In step 4, we access page 4, incurring a page fault. Page 1 is used in step 5, page 2 is used in step 6, but page 3 is not used until step 10, so we evict page 3.

frame:	0	1	2
page:	1	2	4

Steps 5 and 6 do not incur page faults. In step 7, we need to evict a page. Page 1 is used in step 8, page 2 is used in step 9, but page 4 isn't needed until step 11, so we evict page 4.

frame:	0	1	2
page:	1	2	5

Steps 8 and 9 do not incur page faults, but step 10 does. Again, we consider the future uses of the data in memory; neither page 1 nor 2 will be used in the future, so we can evict either.

frame:	0	1	2
page:	3	2	5

Similarly in step 11, we can evict either page 3 or page 2:

frame:	0	1	2
page:	3	4	5

Finally, we execute step 12, which incurs no page fault. This gives a total of 7 page faults. This is guaranteed to be the optimal number.

LRU, MRU, LFU

Although we cannot predict the future, we can estimate it based on past behavior.
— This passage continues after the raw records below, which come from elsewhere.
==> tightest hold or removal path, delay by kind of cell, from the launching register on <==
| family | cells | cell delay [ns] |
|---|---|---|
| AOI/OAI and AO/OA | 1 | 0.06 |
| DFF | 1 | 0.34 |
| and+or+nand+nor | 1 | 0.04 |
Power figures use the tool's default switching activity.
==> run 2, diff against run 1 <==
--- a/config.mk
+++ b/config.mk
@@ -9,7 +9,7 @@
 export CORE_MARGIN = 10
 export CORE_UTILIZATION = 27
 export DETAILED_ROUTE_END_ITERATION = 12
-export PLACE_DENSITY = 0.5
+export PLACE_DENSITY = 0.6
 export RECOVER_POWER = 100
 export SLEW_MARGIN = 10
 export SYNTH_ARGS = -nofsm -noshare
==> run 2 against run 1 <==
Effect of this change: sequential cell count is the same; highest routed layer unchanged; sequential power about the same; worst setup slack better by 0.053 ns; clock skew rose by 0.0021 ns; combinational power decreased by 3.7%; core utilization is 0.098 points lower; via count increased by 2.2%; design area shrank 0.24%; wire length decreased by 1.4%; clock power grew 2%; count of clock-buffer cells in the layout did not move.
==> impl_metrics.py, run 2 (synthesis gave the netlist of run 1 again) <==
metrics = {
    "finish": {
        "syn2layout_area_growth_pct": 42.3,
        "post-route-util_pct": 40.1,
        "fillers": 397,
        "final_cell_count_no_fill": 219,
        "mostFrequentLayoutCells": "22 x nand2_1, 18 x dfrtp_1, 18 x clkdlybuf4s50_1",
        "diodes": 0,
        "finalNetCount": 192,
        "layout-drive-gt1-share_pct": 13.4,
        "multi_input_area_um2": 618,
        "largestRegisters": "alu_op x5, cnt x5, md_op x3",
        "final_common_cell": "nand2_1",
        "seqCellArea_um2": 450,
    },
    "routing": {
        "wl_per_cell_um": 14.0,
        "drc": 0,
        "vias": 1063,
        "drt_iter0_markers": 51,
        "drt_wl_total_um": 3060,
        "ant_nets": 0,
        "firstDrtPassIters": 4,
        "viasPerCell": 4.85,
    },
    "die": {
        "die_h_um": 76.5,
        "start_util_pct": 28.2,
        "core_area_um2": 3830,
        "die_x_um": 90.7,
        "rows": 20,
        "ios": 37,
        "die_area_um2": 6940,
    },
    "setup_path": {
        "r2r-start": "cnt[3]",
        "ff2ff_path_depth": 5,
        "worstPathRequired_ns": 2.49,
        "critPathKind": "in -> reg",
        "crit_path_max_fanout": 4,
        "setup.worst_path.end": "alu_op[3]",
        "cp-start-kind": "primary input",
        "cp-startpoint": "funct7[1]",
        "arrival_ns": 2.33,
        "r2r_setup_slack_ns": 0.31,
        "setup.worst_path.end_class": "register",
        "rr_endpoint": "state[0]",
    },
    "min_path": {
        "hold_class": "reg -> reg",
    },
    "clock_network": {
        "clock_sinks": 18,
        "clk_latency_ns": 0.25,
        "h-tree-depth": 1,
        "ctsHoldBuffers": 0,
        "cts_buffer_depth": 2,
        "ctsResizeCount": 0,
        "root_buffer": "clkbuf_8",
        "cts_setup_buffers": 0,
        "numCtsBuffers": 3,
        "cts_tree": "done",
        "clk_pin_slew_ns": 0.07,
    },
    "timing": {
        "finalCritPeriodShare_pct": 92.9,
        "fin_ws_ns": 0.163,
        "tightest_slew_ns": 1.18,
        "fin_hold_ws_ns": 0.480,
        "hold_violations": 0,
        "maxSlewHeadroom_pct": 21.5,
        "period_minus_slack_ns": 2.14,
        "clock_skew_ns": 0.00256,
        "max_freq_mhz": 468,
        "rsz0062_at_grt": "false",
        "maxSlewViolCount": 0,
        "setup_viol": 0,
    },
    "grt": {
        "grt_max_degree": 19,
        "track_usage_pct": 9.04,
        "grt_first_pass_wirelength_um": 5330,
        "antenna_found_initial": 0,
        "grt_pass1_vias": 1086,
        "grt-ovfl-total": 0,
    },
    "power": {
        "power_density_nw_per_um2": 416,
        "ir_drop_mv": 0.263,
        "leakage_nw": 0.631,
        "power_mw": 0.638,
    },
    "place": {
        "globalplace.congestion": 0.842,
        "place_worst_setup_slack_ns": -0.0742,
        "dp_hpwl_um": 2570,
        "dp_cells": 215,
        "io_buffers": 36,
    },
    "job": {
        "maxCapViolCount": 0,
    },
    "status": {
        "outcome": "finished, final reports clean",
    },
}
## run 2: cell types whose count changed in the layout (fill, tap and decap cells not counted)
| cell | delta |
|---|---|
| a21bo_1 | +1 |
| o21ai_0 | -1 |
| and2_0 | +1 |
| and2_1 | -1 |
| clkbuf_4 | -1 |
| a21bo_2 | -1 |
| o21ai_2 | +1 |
File: config.mk
export PLATFORM = sky130hd
export DESIGN_NAME = serialize_arb
export DESIGN_NICKNAME = d
export VERILOG_FILES = /design/src/rtl/serialize_pkg.sv /design/src/rtl/skid_fifo2.sv /design/src/rtl/serialize_arb.sv
export SDC_FILE = /design/constraint.sdc
export NUM_CORES = 1
export LEC_CHECK = 0
export CAP_MARGIN = 20
export CORE_MARGIN = 1
export CORE_UTILIZATION = 52
export CTS_BUF_LIST = sky130_fd_sc_hd__clkbuf_4
export DETAILED_ROUTE_END_ITERATION = 7
export HOLD_SLACK_MARGIN = 0.03
export PLACE_DENSITY = 0.95
export SETUP_SLACK_MARGIN = 0.5
export SLEW_MARGIN = 20
export SYNTH_ARGS = -nofsm -noshare
export SYNTH_HDL_FRONTEND = slang
export SYNTH_SLANG_ARGS = --single-unit
File: constraint.sdc
create_clock -name clk -period 7.17 [get_ports clk]
set_input_delay 0.717 -clock clk [delete_from_list [all_inputs] [get_ports clk]]
set_output_delay 0.717 -clock clk [all_outputs]
set_load 0.005 [all_outputs]
File: src/rtl/serialize_pkg.sv
// rtl/serialize_pkg.sv - shared constants and width helper for serialize_arb
package serialize_pkg;

  localparam int MODE_RR     = 0;
  localparam int MODE_PRI    = 1;
  localparam int MODE_GATHER = 2;

  // Width of the channel index carried in each result word.
  function automatic int selw(input int n);
    return (n <= 2) ? 1 : $clog2(n);
  endfunction

endpackage

File: src/rtl/skid_fifo2.sv
// rtl/skid_fifo2.sv - 2-entry stb/rdy FIFO, full flag and outputs from registers only
module skid_fifo2 #(
  parameter int W = 8
) (
  input  logic         clk,
  input  logic         rst,
  input  logic         in_stb,
  input  logic [W-1:0] in_dat,
  output logic         in_rdy,
  output logic         out_stb,
  output logic [W-1:0] out_dat,
  input  logic         out_rdy
);

  logic [1:0]   cnt_q, cnt_d;
  logic [W-1:0] head_q, head_d;
  logic [W-1:0] tail_q, tail_d;
  logic         push, pop;

  assign in_rdy  = (cnt_q != 2'd2);
  assign out_stb = (cnt_q != 2'd0);
  assign out_dat = head_q;

  always_comb begin
    push   = in_stb & in_rdy;
    pop    = out_stb & out_rdy;
    cnt_d  = cnt_q;
    head_d = head_q;
    tail_d = tail_q;
    // Pop first, then push into whichever slot is the new end of the queue.
    if (pop) begin
      head_d = tail_q;
      cnt_d  = cnt_q - 2'd1;
    end
    if (push) begin
      if (cnt_d == 2'd0) head_d = in_dat;
      else               tail_d = in_dat;
      cnt_d = cnt_d + 2'd1;
    end
  end

  always_ff @(posedge clk) begin
    if (rst) cnt_q <= 2'd0;
    else     cnt_q <= cnt_d;
    head_q <= head_d;
    tail_q <= tail_d;
  end

endmodule

File: src/rtl/serialize_arb.sv
// rtl/serialize_arb.sv - N-to-1 tagged argument serializer with RR/PRI/GATHER arbitration
module serialize_arb
  import serialize_pkg::*;
#(
  parameter int ARGW = 16,
  parameter int ARGN = 2,
  parameter int MODE = MODE_RR
) (
  input  logic                        clk,
  input  logic                        rst,
  input  logic [ARGN-1:0]             arg_stb,
  input  logic [ARGN*ARGW-1:0]        arg_dat,
  output logic [ARGN-1:0]             arg_rdy,
  output logic                        res_stb,
  output logic [selw(ARGN)+ARGW-1:0]  res_dat,
  output logic                        res_lst,
  input  logic                        res_rdy
);

  localparam int SELW = selw(ARGN);
  localparam int FW   = 1 + SELW + ARGW;

  logic [ARGN-1:0] msk_q, msk_d, elig, grant;
  logic [SELW-1:0] ptr_q, ptr_d, sel;
  logic            any_g, fifo_rdy, accept, lst;
  logic [FW-1:0]   fifo_in, fifo_out;

  always_comb begin
    elig  = (MODE == MODE_GATHER) ? (arg_stb & ~msk_q) : arg_stb;
    any_g = 1'b0;
    sel   = '0;
    if (MODE == MODE_RR) begin
      // Modulo on the index keeps the wrap inside 0..ARGN-1 for non-power-of-2 ARGN.
      for (int k = 1; k <= ARGN; k++) begin
        if (!any_g && elig[SELW'((int'(ptr_q) + k) % ARGN)]) begin
          any_g = 1'b1;
          sel   = SELW'((int'(ptr_q) + k) % ARGN);
        end
      end
    end else begin
      for (int i = ARGN - 1; i >= 0; i--) begin
        if (elig[SELW'(i)]) begin
          any_g = 1'b1;
          sel   = SELW'(i);
        end
      end
    end
    grant   = any_g ? (ARGN'(1) << sel) : '0;
    arg_rdy = fifo_rdy ? grant : '0;
    accept  = any_g & fifo_rdy;
    lst     = (MODE == MODE_GATHER) && ((msk_q | grant) == '1);
    fifo_in = {lst, sel, arg_dat[int'(sel)*ARGW +: ARGW]};

    msk_d = msk_q;
    ptr_d = ptr_q;
    if (accept) begin
      if (MODE == MODE_RR) ptr_d = sel;
      if (MODE == MODE_GATHER) msk_d = lst ? '0 : (msk_q | grant);
    end
  end

  always_ff @(posedge clk) begin
    if (rst) begin
      msk_q <= '0;
      ptr_q <= SELW'(ARGN - 1);
    end else begin
      msk_q <= msk_d;
      ptr_q <= ptr_d;
    end
  end

  skid_fifo2 #(.W(FW)) u_fifo (
    .clk     (clk),
    .rst     (rst),
    .in_stb  (accept),
    .in_dat  (fifo_in),
    .in_rdy  (fifo_rdy),
    .out_stb (res_stb),
    .out_dat (fifo_out),
    .out_rdy (res_rdy)
  );

  assign res_lst = res_stb & fifo_out[FW-1];
  assign res_dat = fifo_out[FW-2:0];

endmodule

# Word-level counts from Yosys, hierarchy flattened

Cells that the tools add are included.

$add $sub $neg: 4
Order comparisons: 2
Equality and inequality tests: 1
Shift operators: 2
Mux-type cells: 15
Bitwise gates (word level): 5
Reductions and logical operators: 5

Operator list:

| cell                | number |
|---|---|
| $mux 18             | 3 |
| $shiftx 32x6->16    | 1 |
| $mux 1              | 8 |
| $mux 2              | 4 |
| $lt 1x3->1 const B  | 2 |
| $and 1x1->1         | 4 |
| $add 1x1->1 const B | 2 |
| $add 2x1->2 const B | 1 |
| $logic_not 2->1     | 1 |
| $ne 2x2->1 const B  | 1 |
| $reduce_and 2->1    | 1 |
| $reduce_bool 2->1   | 1 |
| $shl 1x1->2 const A | 1 |
| $sub 2x1->2 const B | 1 |
| $logic_and 1x1->1   | 1 |
| $logic_not 1->1     | 1 |
| $not 1->1           | 1 |

Register bits: 38
Input bits: 37
Output and inout port bits: 21
Word-level logic and storage cells: 38

# Longest topological paths before layout

Gate-level depths: netlist of run 1.

Depth in word-level cells: 11
Mapped depth: 9
Mapped depth without buffers: 7

# Hierarchy

A second synthesis of run 1 with hierarchy kept.

Cell total of the unflattened synthesis: 124
Area, all modules: 1943.1 µm²

Modules (own cells, without submodules):

| module        | instances | cells an instance | area an instance (µm²) | sequential area each (µm²) |
|---|---|---|---|---|
| skid_fifo2    | 1         | 96                | 1622.8                 | 940.9 |
| serialize_arb | 1         | 28                | 320.3                  | 20.0 |

# Least setup slack after synthesis of run 1

Ideal clock, no wire load.

Path kind: input port to flip-flop
Start point: in res_rdy
End point: reg u_fifo.tail_q[0], enable pin
Library setup time: 0.390 ns
Arrival: 2.315 ns
Data required time: 6.780 ns
Slack: 4.465 ns
Stages: 5
Buffers on the path: 1
Cells stage by stage: nand2b_1 > buf_2 > mux2_1 > ha_1 > nor2_1

Cells in the longest elaborated chain, start to end: 5

RTL lines:

| what                       | line                | text |
|---|---|---|
| start: declaration         | serialize_arb.sv:17 | `input logic res_rdy` |
| $and 1x1->1                | skid_fifo2.sv:26    | `pop = out_stb & out_rdy;` |
| $mux 2                     | skid_fifo2.sv:31    | `if (pop) begin` |
| $logic_not 2->1            | skid_fifo2.sv:36    | `if (cnt_d == 2'd0) head_d = in_dat;` |
| $not 1->1 (no line)        | --                  |  |
| $reduce_and 2->1 (no line) | --                  |  |
| end signal: assignment     | skid_fifo2.sv:46    | `tail_q <= tail_d;` |
| end: declaration           | skid_fifo2.sv:17    | `logic [W-1:0] tail_q, tail_d;` |

Every way passes these cells.
A chain may end at the register's enable or synchronous reset.

# Worst setup path in the final report of run 1

Start point: in res_rdy
End point: reg u_fifo.head_q[5] (netlist: u_fifo.out_dat[5])

Cells in the longest elaborated chain, start to end: 5

RTL lines:

| what                       | line             | text |
|---|---|---|
| $and 1x1->1 (*)            | skid_fifo2.sv:26 |  |
| $mux 2                     | skid_fifo2.sv:31 |  |
| $logic_not 2->1            | skid_fifo2.sv:36 |  |
| $mux 18                    | skid_fifo2.sv:36 |  |
| $mux 18 (*)                | skid_fifo2.sv:35 | `if (push) begin` |
| named net u_fifo.head_d[5] | skid_fifo2.sv:16 | `logic [W-1:0] head_q, head_d;` |
| end signal: assignment     | skid_fifo2.sv:45 | `head_q <= head_d;` |
| end: declaration           | skid_fifo2.sv:16 |  |

Mark *: on every way through the listed nets, which the timed path passes. The rest lies on a longest branch.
Most programs exhibit both spatial and temporal locality:

Spatial locality: after accessing an address, it is likely that nearby addresses will also be accessed.
Temporal locality: pages that are accessed frequently are likely to be accessed in the near future

Exploiting these assumptions leads to the following algorithms: - Least frequently used (LFU) assumes that pages that have been accessed rarely are unlikely to be accessed again. Keep a count of how many times each page is accessed, evict the page with the lowest count - Least recently used assumes that pages that were accessed recently are likely to be needed. Keep a timestamp of latest access, evict the page with the lowest timestamp. - Most recently used assumes that programs do not read the same addresses multiple times. For example, a media player will read a byte and then move on, never to read it again. As with LRU, keep a timestamp of latest access, but evict the page with the highest timestamp.

These algorithms exploit locality to approximate OPT, and thus can often do a good job of reducing page faults. However, implementing them is very difficult: - a count or timestamp needs to be updated on every access; this requires hardware support, and an extra register per TLB entry (expensive!) - there is one count/timestamp per page; to find the process to evict, we have to traverse the entire frame list.